There is no doubt that a novel and comprehensive method of integration and analysis for cotton omics data is essential to maximize utility of publicly available data, and will help to accelerate cotton research. However, a powerful mining tool for omics data has not previously been available. Differing from CottonGen, CottonDB or CMD, GraP is believed to fill the vacant fields for functional analysis. GraP is more suitable for molecular mechanism-driven investigations of gene batches derived from high-throughput sequencing or microarrays, especially for signal transductions under stresses, and will offer researchers some insights into their studies. GraP provides comprehensive knowledge about a specific gene, including family categories, potential interactive partners, cis -elements, microRNAs and their downstream targets, as well as possible regulatory pathways.

Taking SnRKs as an example, in G. raimondii , Gorai.011G121900 is a member of the SnRK family ( Figure 3 ) and the ortholog of GhSnRK2 ( Figure 4 B). It was shown that in the PPI network ( Figure 4 A), Gorai.011G121900 could directly interact with 100 other proteins, including F-box (Gorai.013G113800), CUL1 ( Gorai.008G009700 ), EBF1 ( Gorai.009G058000 ), bZIP TFs ( Gorai.013G258300 and Gorai.006G111600 ), COI1 ( Gorai.011G279900 ) and AREB3 ( Gorai.009G301400 ). Most of these PPIs have already been verified in Arabidopsis ( 46 , 55 ) ( Supplementary Table S6 ).
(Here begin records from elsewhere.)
From an optimization exercise on the open Yosys and OpenROAD flow, aimed at small area; shortcuts taken in it are not production practice. The RTL was checked by simulation tests, not by an equivalence proof against the original design. No run shown here takes its clock network from TritonCTS; it comes from the design's own scripts or RTL. The flow treats the clock pin as an ideal source. Dropping or thinning the clock tree relies on that and would not hold on a real chip. Power and IR drop assume default switching activity.

$ cat design/flow/design.v
module pcs_8b_10b(clk, reset, tx_rd_in, tx_char_val, tx_data_in, tx_data_out, rx_rd_in, rx_char_val, rx_data_in, rx_data_out);
  input clk ;
  wire clk ;
  input reset ;
  wire reset ;
  input tx_rd_in ;
  wire tx_rd_in ;
  input tx_char_val ;
  wire tx_char_val ;
  input [7:0] tx_data_in ;
  wire [7:0] tx_data_in ;
  output [9:0] tx_data_out ;
  reg [9:0] tx_data_out ;
  input rx_rd_in ;
  wire rx_rd_in ;
  output rx_char_val ;
  input [9:0] rx_data_in ;
  wire [9:0] rx_data_in ;
  output [7:0] rx_data_out ;
  wire [1:0] e000 ;
  wire [9:0] e001 ;
  wire e002 ;
  wire e003 ;
  wire e004 ;
  wire e005 ;
  wire e006 ;
  wire e007 ;
  wire e008 ;
  wire e009 ;
  wire e010 ;
  wire e011 ;
  wire e012 ;
  wire e013 ;
  wire e014 ;
  wire e015 ;
  wire e016 ;
  wire e017 ;
  wire e018 ;
  wire e019 ;
  wire e020 ;
  wire e021 ;
  wire e022 ;
  wire e023 ;
  wire e024 ;
  wire e025 ;
  wire e026 ;
  wire e027 ;
  wire e028 ;
  wire e029 ;
  wire e030 ;
  wire e031 ;
  wire e032 ;
  wire e033 ;
  wire e034 ;
  wire e035 ;
  wire e036 ;
  wire e037 ;
  wire e038 ;
  wire e039 ;
  wire e040 ;
  wire e041 ;
  wire e042 ;
  wire e043 ;
  wire e044 ;
  wire e045 ;
  wire e046 ;
  wire e047 ;
  wire e048 ;
  wire e049 ;
  wire e050 ;
  wire e051 ;
  wire e052 ;
  wire e053 ;
  wire e054 ;
  wire e055 ;
  wire e056 ;
  wire e057 ;
  wire e058 ;
  wire e059 ;
  wire e060 ;
  wire e061 ;
  wire e062 ;
  wire e063 ;
  wire e064 ;
  wire e065 ;
  wire e066 ;
  wire e067 ;
  wire e068 ;
  wire e069 ;
  wire e070 ;
  wire e071 ;
  wire e072 ;
  wire e073 ;
  wire e074 ;
  wire e075 ;
  wire e076 ;
  wire e077 ;
  wire e078 ;
  wire e079 ;
  wire e080 ;
  wire e081 ;
  wire e082 ;
  wire e083 ;
  wire e084 ;
  wire e085 ;
  wire e086 ;
  wire e087 ;
  wire e088 ;
  wire e089 ;
  wire e090 ;
  wire e091 ;
  reg [1:0] e_hi_r ;
  wire [1:0] e_kk_r ;
  reg [3:0] e_lo_r ;
  reg e_rd_r ;
  wire in_k28 ;
  reg k28 ;
  assign e074 = e066 & ~(e073) ;
  assign e075 = e048 | e031 ;
  assign e076 = e075 | ~(e051) ;
  assign e077 = ~(e076 & e074) ;
  assign e001[4] = e057 ? e077 : e074 ;
  assign e078 = tx_data_in[7] & ~(tx_char_val) ;
  assign e079 = ~(e_hi_r[0] | e_hi_r[1]) ;
  assign e080 = e_kk_r[0] | ~(e079) ;
  assign e081 = e_hi_r[0] & e_hi_r[1] ;
  assign e082 = e081 | ~(e034) ;
  assign e083 = e080 & ~(e082) ;
  assign e084 = ~(e083 | e078) ;
  assign e085 = e081 | tx_char_val ;
  assign e086 = ~(e085 | e079) ;
  assign e087 = e_rd_r & ~(e086) ;
  assign e088 = e_kk_r[0] | ~(e034) ;
  assign e089 = e079 ? tx_char_val : e088 ;
  assign e090 = e089 ^ e087 ;
  assign e001[1] = e090 ^ e084 ;
  assign e091 = k28 & ~(e_hi_r[1]) ;
  assign e002 = tx_char_val & ~(e091) ;
  assign e003 = e002 | e_hi_r[0] ;
  assign e004 = e003 | e001[1] ;
  assign e005 = e034 & ~(e_hi_r[0]) ;
  assign e006 = tx_char_val & ~(e005) ;
  assign e007 = e_hi_r[1] & ~(e006) ;
  assign e008 = e087 ? e006 : e007 ;
  assign e001[2] = e008 | ~(e004) ;
  assign e009 = ~tx_data_in[7] ;
  assign e010 = ~(e086 & e009) ;
  assign e001[0] = ~(e010 & e090) ;
  assign e011 = e041 & ~(e_lo_r[1]) ;
  assign e012 = ~(e011 | e_lo_r[0]) ;
  assign e013 = e012 | ~(e035) ;
  assign e001[9] = e013 ^ e060 ;
  assign e014 = e085 | ~(e_hi_r[1]) ;
  assign e015 = e033 & ~(e091) ;
  assign e016 = e015 | e005 ;
  assign e017 = e016 ^ e087 ;
  assign e001[3] = e014 & ~(e017) ;
  assign e018 = tx_data_in[2] & tx_data_in[3] ;
  assign e019 = tx_data_in[1] | ~(tx_data_in[4]) ;
  assign e020 = e019 | tx_data_in[0] ;
  assign in_k28 = e018 & ~(e020) ;
  assign e021 = tx_data_in[2] | tx_data_in[3] ;
  assign e022 = tx_data_in[5] & tx_data_in[4] ;
  assign e023 = ~(e022 & tx_data_in[6]) ;
  assign e024 = e021 & ~(e023) ;
  assign e025 = e024 | in_k28 ;
  assign e026 = ~(tx_data_in[0] & tx_data_in[1]) ;
  assign e027 = e026 ^ e018 ;
  assign e028 = e027 | e009 ;
  assign e000[0] = e025 & ~(e028) ;
  assign e029 = ~e_lo_r[3] ;
  assign e030 = ~(e_lo_r[2] & e_lo_r[1]) ;
  assign e031 = e_lo_r[0] & ~(e030) ;
  assign e032 = e031 & ~(e029) ;
  assign e033 = tx_char_val & ~(e_kk_r[0]) ;
  assign e034 = k28 & tx_char_val ;
  assign e035 = ~(e034 | e033) ;
  assign e036 = e035 & ~(e032) ;
  assign e037 = ~(e_lo_r[2] | e_lo_r[1]) ;
  assign e038 = e037 & ~(e_lo_r[0]) ;
  assign e039 = e038 | e_lo_r[1] ;
  assign e040 = ~(e039 & e036) ;
  assign e041 = e_lo_r[3] & ~(e_lo_r[2]) ;
  assign e042 = ~e_rd_r ;
  assign e043 = e038 | e029 ;
  assign e044 = e_lo_r[0] & ~(e037) ;
  assign e045 = e030 & ~(e044) ;
  assign e046 = e045 & e043 ;
  assign e047 = ~(e046 | e032) ;
  assign e048 = tx_char_val | tx_data_in[4] ;
  assign e049 = ~(e048 | e047) ;
  assign e050 = e049 & ~(e042) ;
  assign e051 = e045 | e029 ;
  assign e052 = e051 | ~(tx_data_in[4]) ;
  assign e053 = e038 | e031 ;
  assign e054 = e053 | tx_char_val ;
  assign e055 = e052 & ~(e054) ;
  assign e056 = e_rd_r & ~(e055) ;
  assign e057 = ~(e056 | e050) ;
  assign e058 = e049 ? e042 : e056 ;
  assign e059 = ~e058 ;
  assign e060 = e041 ? e057 : e059 ;
  assign e001[8] = e060 ^ e040 ;
  assign e061 = ~e033 ;
  assign e062 = e038 & ~(e_lo_r[3]) ;
  assign e063 = ~(e062 | e_lo_r[2]) ;
  assign e064 = e061 & ~(e063) ;
  assign e065 = e064 | e034 ;
  assign e001[7] = e065 ^ e058 ;
  assign e066 = ~e034 ;
  assign e067 = e036 & ~(e043) ;
  assign e068 = e066 & ~(e067) ;
  assign e001[6] = e068 ^ e060 ;
  assign e069 = k28 | ~(e033) ;
  assign e070 = ~(e048 | e032) ;
  assign e071 = e070 & ~(e062) ;
  assign e072 = e071 | ~(e069) ;
  assign e001[5] = e072 ^ e057 ;
  assign e073 = e061 & ~(e047) ;
  always @(posedge clk)
      e_lo_r[0] <= tx_data_in[0] ;
  always @(posedge clk)
      e_lo_r[1] <= tx_data_in[1] ;
  always @(posedge clk)
      e_lo_r[2] <= tx_data_in[2] ;
  always @(posedge clk)
      e_lo_r[3] <= tx_data_in[3] ;
  always @(posedge clk)
      e_hi_r[0] <= tx_data_in[5] ;
  always @(posedge clk)
      e_hi_r[1] <= tx_data_in[6] ;
  always @(posedge clk)
      e_rd_r <= tx_rd_in ;
  reg e_kk_r_reg_0 ;
  always @(posedge clk)
      e_kk_r_reg_0  <= e000[0] ;
  assign e_kk_r[0] = e_kk_r_reg_0 ;
  always @(posedge clk)
      k28 <= in_k28 ;
  always @(posedge clk)
      tx_data_out[0] <= e001[0] ;
  always @(posedge clk)
      tx_data_out[1] <= e001[1] ;
  always @(posedge clk)
      tx_data_out[2] <= e001[2] ;
  always @(posedge clk)
      tx_data_out[3] <= e001[3] ;
  always @(posedge clk)
      tx_data_out[4] <= e001[4] ;
  always @(posedge clk)
      tx_data_out[5] <= e001[5] ;
  always @(posedge clk)
      tx_data_out[6] <= e001[6] ;
  always @(posedge clk)
      tx_data_out[7] <= e001[7] ;
  always @(posedge clk)
      tx_data_out[8] <= e001[8] ;
  always @(posedge clk)
      tx_data_out[9] <= e001[9] ;
  assign e000[1] = in_k28 ;
  assign e_kk_r[1] = k28 ;
  reg rx_char_val ;
  reg [7:0] rx_data_out ;
  wire [7:0] d000 ;
  wire [8:0] d001 ;
  wire d002 ;
  wire d003 ;
  wire d004 ;
  wire d005 ;
  wire d006 ;
  wire d007 ;
  wire d008 ;
  wire d009 ;
  wire d010 ;
  wire d011 ;
  wire d012 ;
  wire d013 ;
  wire d014 ;
  wire d015 ;
  wire d016 ;
  wire d017 ;
  wire d018 ;
  wire d019 ;
  wire d020 ;
  wire d021 ;
  wire d022 ;
  wire d023 ;
  wire d024 ;
  wire d025 ;
  wire d026 ;
  wire d027 ;
  wire d028 ;
  wire d029 ;
  wire d030 ;
  wire d031 ;
  wire d032 ;
  wire d033 ;
  wire d034 ;
  wire d035 ;
  wire d036 ;
  wire d037 ;
  wire d038 ;
  wire d039 ;
  wire d040 ;
  wire d041 ;
  wire d042 ;
  wire d043 ;
  wire d044 ;
  wire d045 ;
  wire d046 ;
  wire d047 ;
  wire d048 ;
  wire d049 ;
  wire d050 ;
  wire d051 ;
  wire d052 ;
  wire d053 ;
  wire d054 ;
  wire d055 ;
  wire d056 ;
  wire d057 ;
  wire d058 ;
  wire d059 ;
  wire d060 ;
  wire d061 ;
  wire d062 ;
  wire d063 ;
  wire d064 ;
  wire d065 ;
  wire d066 ;
  wire d067 ;
  wire d068 ;
  wire d069 ;
  wire d070 ;
  wire d071 ;
  wire d072 ;
  wire d073 ;
  wire d074 ;
  wire d075 ;
  wire d076 ;
  wire d077 ;
  wire d078 ;
  wire d079 ;
  wire d080 ;
  wire d081 ;
  wire d082 ;
  wire d083 ;
  wire d084 ;
  wire d085 ;
  wire d086 ;
  wire d087 ;
  wire d088 ;
  wire d089 ;
  wire d090 ;
  wire d091 ;
  wire d092 ;
  wire d093 ;
  wire d094 ;
  wire d095 ;
  wire d096 ;
  wire d097 ;
  wire d098 ;
  wire d099 ;
  wire d100 ;
  wire d101 ;
  wire d102 ;
  wire d103 ;
  wire d104 ;
  wire d105 ;
  wire [4:0] d5 ;
  reg [7:0] dec_r ;
  wire kc ;
  reg [8:0] sel_r ;
  assign d046 = ~(rx_data_in[5] & rx_data_in[4]) ;
  assign d047 = ~(rx_data_in[9] | rx_data_in[7]) ;
  assign d048 = ~(rx_data_in[8] | rx_data_in[6]) ;
  assign d049 = ~(d048 | d047) ;
  assign d050 = d049 & ~(d046) ;
  assign d051 = rx_data_in[5] | rx_data_in[4] ;
  assign d052 = rx_data_in[9] & rx_data_in[7] ;
  assign d053 = rx_data_in[8] & rx_data_in[6] ;
  assign d054 = ~(d053 | d052) ;
  assign d055 = d054 & ~(d051) ;
  assign d056 = d055 | d050 ;
  assign d057 = ~rx_data_in[8] ;
  assign d058 = d057 ? d047 : d052 ;
  assign d059 = ~(d053 | d048) ;
  assign d060 = d058 & ~(d059) ;
  assign d061 = ~(d060 | d056) ;
  assign d062 = d054 & d049 ;
  assign d063 = ~(d062 | d061) ;
  assign d064 = ~d058 ;
  assign d065 = d057 & ~(d052) ;
  assign d066 = d065 | d047 ;
  assign d067 = d051 & d046 ;
  assign d068 = ~(d067 ^ rx_data_in[6]) ;
  assign d069 = d068 ^ d066 ;
  assign d070 = d064 & ~(d069) ;
  assign d071 = rx_data_in[8] | rx_data_in[5] ;
  assign d072 = rx_data_in[9] & ~(d071) ;
  assign d073 = ~(d072 | rx_data_in[4]) ;
  assign d074 = ~rx_data_in[9] ;
  assign d075 = ~(rx_data_in[8] & rx_data_in[5]) ;
  assign d076 = d074 & ~(d075) ;
  assign d077 = ~(d076 | d073) ;
  assign d078 = d070 ? rx_rd_in : d077 ;
  assign d079 = d078 ^ rx_data_in[6] ;
  assign d5[3] = d079 & ~(d063) ;
  assign d080 = ~(d070 | d067) ;
  assign d081 = d078 ^ rx_data_in[7] ;
  assign d082 = ~(d081 | d080) ;
  assign d5[2] = d061 & ~(d082) ;
  assign d083 = d078 ^ d057 ;
  assign d5[1] = d061 & ~(d083) ;
  assign d084 = ~rx_rd_in ;
  assign d085 = d078 & ~(rx_data_in[9]) ;
  assign d086 = d085 & d056 ;
  assign d087 = d084 & ~(d086) ;
  assign d088 = d078 | d074 ;
  assign d089 = d056 & ~(d088) ;
  assign d090 = ~(d089 | d087) ;
  assign d091 = rx_data_in[3] & rx_data_in[2] ;
  assign d092 = ~(rx_data_in[3] | rx_data_in[2]) ;
  assign d093 = rx_data_in[0] ? d092 : d091 ;
  assign d094 = ~d093 ;
  assign d095 = rx_data_in[2] & ~(rx_data_in[3]) ;
  assign d096 = ~d095 ;
  assign d097 = ~(rx_data_in[1] & rx_data_in[0]) ;
  assign d098 = rx_data_in[1] | rx_data_in[0] ;
  assign d099 = d098 & d097 ;
  assign d100 = d099 & ~(d096) ;
  assign d101 = d094 & ~(d100) ;
  assign d102 = rx_data_in[0] | ~(rx_data_in[1]) ;
  assign d103 = rx_data_in[3] & ~(d102) ;
  assign d104 = rx_data_in[0] & ~(rx_data_in[2]) ;
  assign d105 = d104 & ~(rx_data_in[1]) ;
  assign d002 = d105 | d103 ;
  assign d003 = d094 & ~(d002) ;
  assign d004 = d090 ? d101 : d003 ;
  assign d000[5] = ~d004 ;
  assign d005 = d070 ? rx_rd_in : d066 ;
  assign d006 = d005 | rx_data_in[5] ;
  assign d007 = d005 & rx_data_in[5] ;
  assign d008 = d007 | d063 ;
  assign d5[4] = d006 & ~(d008) ;
  assign d009 = d084 & ~(d091) ;
  assign d010 = rx_data_in[3] & ~(d098) ;
  assign d011 = ~(d010 & d049) ;
  assign d012 = d011 | ~(d009) ;
  assign d013 = d097 | d084 ;
  assign d014 = d013 | d096 ;
  assign d015 = d054 & ~(d014) ;
  assign d016 = d012 & ~(d015) ;
  assign d017 = d016 | d062 ;
  assign d018 = d5[4] & ~(d017) ;
  assign d019 = ~(d097 | d092) ;
  assign d020 = d019 | ~(d009) ;
  assign d021 = ~(d020 & d090) ;
  assign d022 = d098 | d091 ;
  assign d023 = d092 | d084 ;
  assign d024 = d023 | ~(d022) ;
  assign d025 = d024 & ~(d090) ;
  assign d026 = rx_data_in[1] ? d091 : d092 ;
  assign d027 = d026 | d025 ;
  assign d028 = d021 & ~(d027) ;
  assign d029 = ~(d028 | d018) ;
  assign kc = ~d029 ;
  assign d001[3] = d029 ? dec_r[3] : d064 ;
  assign d030 = d090 ? d003 : d101 ;
  assign d000[6] = ~d030 ;
  assign d031 = dec_r[7] | ~(d029) ;
  assign d032 = rx_data_in[1] | ~(rx_data_in[0]) ;
  assign d033 = d084 ? d102 : d032 ;
  assign d034 = ~(d028 & d016) ;
  assign d035 = d033 & ~(d034) ;
  assign d001[7] = d031 & ~(d035) ;
  assign d001[4] = dec_r[4] | ~(d029) ;
  assign d036 = d085 | d080 ;
  assign d037 = d088 & ~(d036) ;
  assign d5[0] = d061 & ~(d037) ;
  assign d001[0] = d029 ? dec_r[0] : d5[0] ;
  assign d038 = dec_r[6] | ~(d029) ;
  assign d039 = d004 & ~(d034) ;
  assign d001[6] = d038 & ~(d039) ;
  assign d040 = dec_r[5] | ~(d029) ;
  assign d041 = d030 & ~(d034) ;
  assign d001[5] = d040 & ~(d041) ;
  assign d042 = ~d082 ;
  assign d001[2] = d029 ? dec_r[2] : d042 ;
  assign d001[1] = d029 ? dec_r[1] : d5[1] ;
  assign d043 = ~(d092 | d091) ;
  assign d044 = d090 ^ rx_data_in[1] ;
  assign d045 = d043 & ~(d044) ;
  assign d000[7] = d099 & ~(d045) ;
  always @(posedge clk)
      dec_r[0] <= d5[0] ;
  always @(posedge clk)
      dec_r[1] <= d5[1] ;
  always @(posedge clk)
      dec_r[2] <= d5[2] ;
  always @(posedge clk)
      dec_r[3] <= d5[3] ;
  always @(posedge clk)
      dec_r[4] <= d5[4] ;
  always @(posedge clk)
      dec_r[5] <= d000[5] ;
  always @(posedge clk)
      dec_r[6] <= d000[6] ;
  always @(posedge clk)
      dec_r[7] <= d000[7] ;
  always @(posedge clk)
      sel_r[0] <= d001[0] ;
  always @(posedge clk)
      sel_r[1] <= d001[1] ;
  always @(posedge clk)
      sel_r[2] <= d001[2] ;
  always @(posedge clk)
      sel_r[3] <= d001[3] ;
  always @(posedge clk)
      sel_r[4] <= d001[4] ;
  always @(posedge clk)
      sel_r[5] <= d001[5] ;
  always @(posedge clk)
      sel_r[6] <= d001[6] ;
  always @(posedge clk)
      sel_r[7] <= d001[7] ;
  always @(posedge clk)
      sel_r[8] <= kc ;
  always @(posedge clk)
      rx_data_out[0] <= sel_r[0] ;
  always @(posedge clk)
      rx_data_out[1] <= sel_r[1] ;
  always @(posedge clk)
      rx_data_out[2] <= sel_r[2] ;
  always @(posedge clk)
      rx_data_out[3] <= sel_r[3] ;
  always @(posedge clk)
      rx_data_out[4] <= sel_r[4] ;
  always @(posedge clk)
      rx_data_out[5] <= sel_r[5] ;
  always @(posedge clk)
      rx_data_out[6] <= sel_r[6] ;
  always @(posedge clk)
      rx_data_out[7] <= sel_r[7] ;
  always @(posedge clk)
      rx_char_val <= sel_r[8] ;
  assign d000[4:0] = d5 ;
  assign d001[8] = kc ;
endmodule
$ cat design/flow/flow/run.sh
#!/bin/bash
# Own layout flow: the standard layout (standard.sh) with three changes.
#  1. Synthesis is the standard script (synth_recipe.tcl) with the combinational
#     mapping step changed: no half/full-adder extraction and an area-oriented
#     ABC mapping (flow/area.abc). Registers are made by the same Yosys passes as
#     in the standard synthesis, so they keep their names and cell types.
#  2. Ports are buffered with sky130_fd_sc_hd__buf_1 instead of the default.
#  3. The clock tree is built by flow/cts_pre.tcl (a few clock buffers, each
#     driving one group of nearby clock pins) in place of clock_tree_synthesis.
# Each tool's output goes to a log file of its own in the work folder.
set -euo pipefail
WORK="$(cd "$(dirname "$0")/.." && pwd)"
cd "$WORK"

# synthesis script: the standard one with our mapping step
sed -e "s#@AREA_ABC@#$WORK/flow/area.abc#" flow/synth_pre.tcl > "$WORK/own_synth.tcl"
tail -n +2 synth_recipe.tcl >> "$WORK/own_synth.tcl"

# the standard make line, with our synthesis script
sed -e "s#SYNTH_SCRIPT=[^ ]*#SYNTH_SCRIPT=$WORK/own_synth.tcl#" standard.sh > own_standard.sh

bash own_standard.sh synth > "$WORK/log_synth.txt" 2>&1

export PRE_CTS_TCL="$WORK/flow/cts_pre.tcl"
export BUFFER_PORTS_ARGS="-buffer_cell sky130_fd_sc_hd__buf_1"
bash own_standard.sh > "$WORK/log_layout.txt" 2>&1
test -s out/final.def
$ cat design/flow/flow/area.abc
strash
&get -n
&dch -f
&nf -R 30 -p -C 32 -F 8
&put
topo
$ cat design/flow/flow/cts_pre.tcl
# Clock tree: the clock pins are split into CLK_GROUPS groups (k-means on their
# positions, default 3) and each group gets one buffer (CLKBUF_CELL, default
# sky130_fd_sc_hd__clkbuf_8) at its centre, driven by the clock port. This
# replaces clock_tree_synthesis for this small design; the rest of the standard
# CTS step (legalisation, timing repair) runs as usual.
proc clock_tree_synthesis { args } {
  set cell sky130_fd_sc_hd__clkbuf_8
  if { [info exists ::env(CLKBUF_CELL)] } { set cell $::env(CLKBUF_CELL) }
  set k 3
  if { [info exists ::env(CLK_GROUPS)] } { set k $::env(CLK_GROUPS) }
  set block [ord::get_db_block]
  set clk_net [$block findNet clk]
  set master [[ord::get_db] findMaster $cell]
  set sinks {}
  set xs {}
  set ys {}
  foreach it [$clk_net getITerms] {
    set box [[$it getInst] getBBox]
    lappend sinks $it
    lappend xs [expr { ([$box xMin] + [$box xMax]) / 2.0 }]
    lappend ys [expr { ([$box yMin] + [$box yMax]) / 2.0 }]
  }
  set n [llength $sinks]
  # initial centres: sinks in x order, evenly spaced
  set order [lsort -real -indices $xs]
  set cx {}
  set cy {}
  for { set g 0 } { $g < $k } { incr g } {
    set i [lindex $order [expr { int(($g + 0.5) * $n / $k) }]]
    lappend cx [lindex $xs $i]
    lappend cy [lindex $ys $i]
  }
  for { set iter 0 } { $iter < 50 } { incr iter } {
    set assign {}
    for { set i 0 } { $i < $n } { incr i } {
      set best 0
      set bd 1e30
      for { set g 0 } { $g < $k } { incr g } {
        set d [expr { abs([lindex $xs $i] - [lindex $cx $g]) + abs([lindex $ys $i] - [lindex $cy $g]) }]
        if { $d < $bd } { set bd $d; set best $g }
      }
      lappend assign $best
    }
    set ncx {}
    set ncy {}
    for { set g 0 } { $g < $k } { incr g } {
      set m 0; set ax 0.0; set ay 0.0
      for { set i 0 } { $i < $n } { incr i } {
        if { [lindex $assign $i] == $g } {
          set ax [expr { $ax + [lindex $xs $i] }]
          set ay [expr { $ay + [lindex $ys $i] }]
          incr m
        }
      }
      if { $m > 0 } {
        lappend ncx [expr { $ax / $m }]
        lappend ncy [expr { $ay / $m }]
      } else {
        lappend ncx [lindex $cx $g]
        lappend ncy [lindex $cy $g]
      }
    }
    set cx $ncx
    set cy $ncy
  }
  for { set g 0 } { $g < $k } { incr g } {
    set buf [odb::dbInst_create $block $master clkbuf_$g]
    set net [odb::dbNet_create $block clknet_$g]
    $net setSigType CLOCK
    set m 0
    for { set i 0 } { $i < $n } { incr i } {
      if { [lindex $assign $i] == $g } {
        set it [lindex $sinks $i]
        $it disconnect
        $it connect $net
        incr m
      }
    }
    [$buf findITerm A] connect $clk_net
    [$buf findITerm X] connect $net
    $buf setLocation [expr { int([lindex $cx $g]) }] [expr { int([lindex $cy $g]) }]
    $buf setPlacementStatus PLACED
    puts "clock buffer clkbuf_$g ($cell) drives $m clock pins"
  }
  set_propagated_clock [all_clocks]
}
$ cat design/flow/flow/synth_pre.tcl
proc synth {args} { yosys synth -nofsm -noshare {*}$args }
# no half/full-adder extraction
proc extract_fa {args} { puts "extract_fa skipped" }
# area-only mapping script in place of the standard one
proc abc {args} {
  set out {}
  set skip 0
  foreach a $args {
    if { $skip } { set skip 0; continue }
    if { $a eq "-script" } { lappend out -script @AREA_ABC@; set skip 1; continue }
    if { $a eq "-D" } { set skip 1; continue }
    lappend out $a
  }
  yosys abc {*}$out
}
$ cat design/flow/standard.sh
#!/bin/bash
# synth_recipe.tcl (not shown) runs the flow's synth.tcl, then flattens the netlist and writes it again
# the make line also repeats each setting of config.mk as NAME=value (left out here)
make -C /OpenROAD-flow-scripts/flow DESIGN_CONFIG=/design/flow/config.mk WORK_HOME=/design/flow/orfs CLKGATE_MAP_FILE= SYNTH_SCRIPT=/design/flow/synth_recipe.tcl "${@:-finish}"
$ cat design/flow/config.mk
export PLATFORM = sky130hd
export DESIGN_NAME = pcs_8b_10b
export DESIGN_NICKNAME = pcs_8b_10b
export VERILOG_FILES = /design/flow/design.v
export SDC_FILE = /design/flow/constraint.sdc
export NUM_CORES = 4
export LEC_CHECK = 0
export CAP_MARGIN = 20
export CORE_MARGIN = 2
export CORE_UTILIZATION = 75
export GPL_TIMING_DRIVEN = 0
export PLACE_DENSITY = 0.85
export SLEW_MARGIN = 20
$ cat design/flow/constraint.sdc
create_clock -name core_clock -period 4.0 [get_ports {clk}]
set_input_delay 0.8000 -clock core_clock [delete_from_list [all_inputs] [get_ports {clk}]]
set_output_delay 0.8000 -clock core_clock [all_outputs]
set_load 0.01 [all_outputs]
==> results of run 1 <==
==> synthesized netlist by cell type (all sizes together), types with 4 or more instances <==
cell type  number  area share, %
nor3            4            1.1
nand3           9            2.5
a21oi          11            3.0
mux2            4            2.5
o21ai          12            3.3
xor2            8            3.8
nor2           18            3.7
dfxtp          45             49
nand2          21            4.3
xnor2           8            3.8
nand2b          4            1.4
mux2i           6            3.3
clkinv          5            1.0
o22a            4            1.9
nor2b           4            1.4
==> power breakdown <==
| part | internal (µW) | total (µW) | leakage [µW] | switching, µW |
|---|---|---|---|---|
| Clock | 69.2 | 176 | 0.0000216 | 107 |
| Sequential | 527 | 554 | 0.000378 | 27.1 |
| Combinational | 82.5 | 212 | 0.000419 | 130 |
==> critical path, delay by kind of cell <==
kind / cells / cell delay (ns)
mux: 3 / 1.09
xor+xnor: 1 / 0.37
fa+ha+maj: 1 / 0.45
compound gates: 2 / 0.68
buf+inv: 1 / 0.20
simple gates: 2 / 0.27
==> area by class of cell <==
class	instances	area share, %
inverter	5	0.909
multi-input combinational	144	44.5
buffer	3	2.00
timing repair buffer	40	7.27
sequential	45	43.6
tap	28	1.70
In addition, GSEA analysis of all interactors of Gorai.011G121900 , such as Tify, WRKY TFs and various E3 ligases, showed significant enrichment in the response to light stimulus and other important hormones, including ABA and jasmonic acid (Fisher exact test, FDR ≤ 0.05) ( Figure 4 D and Supplementary Table S8 ). Statistical analysis of motifs in the 3000 bp upstream sequences of these protein-coding genes showed that they were significantly related to stress and hormone signaling as well as partially tissue-specific motif factors, such as WRKY71OS, WBOXNTERF3, RAV1AAT and ABRELATERD1 ( P -value ≤ 0.05; Figure 4 C). This showed that these interactors might be transcribed by WRKY TFs and impacted by ABA or other stress-related key elements. It had also been reported that the overexpression of GhSnRK2 in Arabidopsis led to reduced water loss under salt and drought stresses as well as the up-regulation of other key elements, such as AtABI3, AtCBF1 and AtABI5 ( 10 ). Furthermore, GhSnRK2 silencing in cotton plants results in a phenotype of alleviated drought tolerance ( 10 ). Gra.16.2.A1_x_at was the corresponding probe set of Gorai.011G121900 and it had 157 positively co-expressed probe sets. Gene ontology enrichment analysis of these probe sets using agriGO ( 56 ) exhibited that response to water and chemical stimuli as well as the regulation of gene expression were significantly enriched ( P -value ≤ 0.05) ( Supplementary Figure S2 and Supplementary Data ). Moreover, MIR393 is involved in auxin signaling and controlled leaf development under salt stress, and MIR482 is a family of disease resistance-related miRNAs ( 57 , 58 ). Both MIR393 and MIR482 participate in the posttranscriptional regulation of transcribed mRNAs from the interactors of Gorai.011G121900 ( Figure 3 ). In summary, all the mined information illustrated that Gorai.011G121900 was involved in tissue development, hormone and stress resistance ( Supplementary Table S8 ).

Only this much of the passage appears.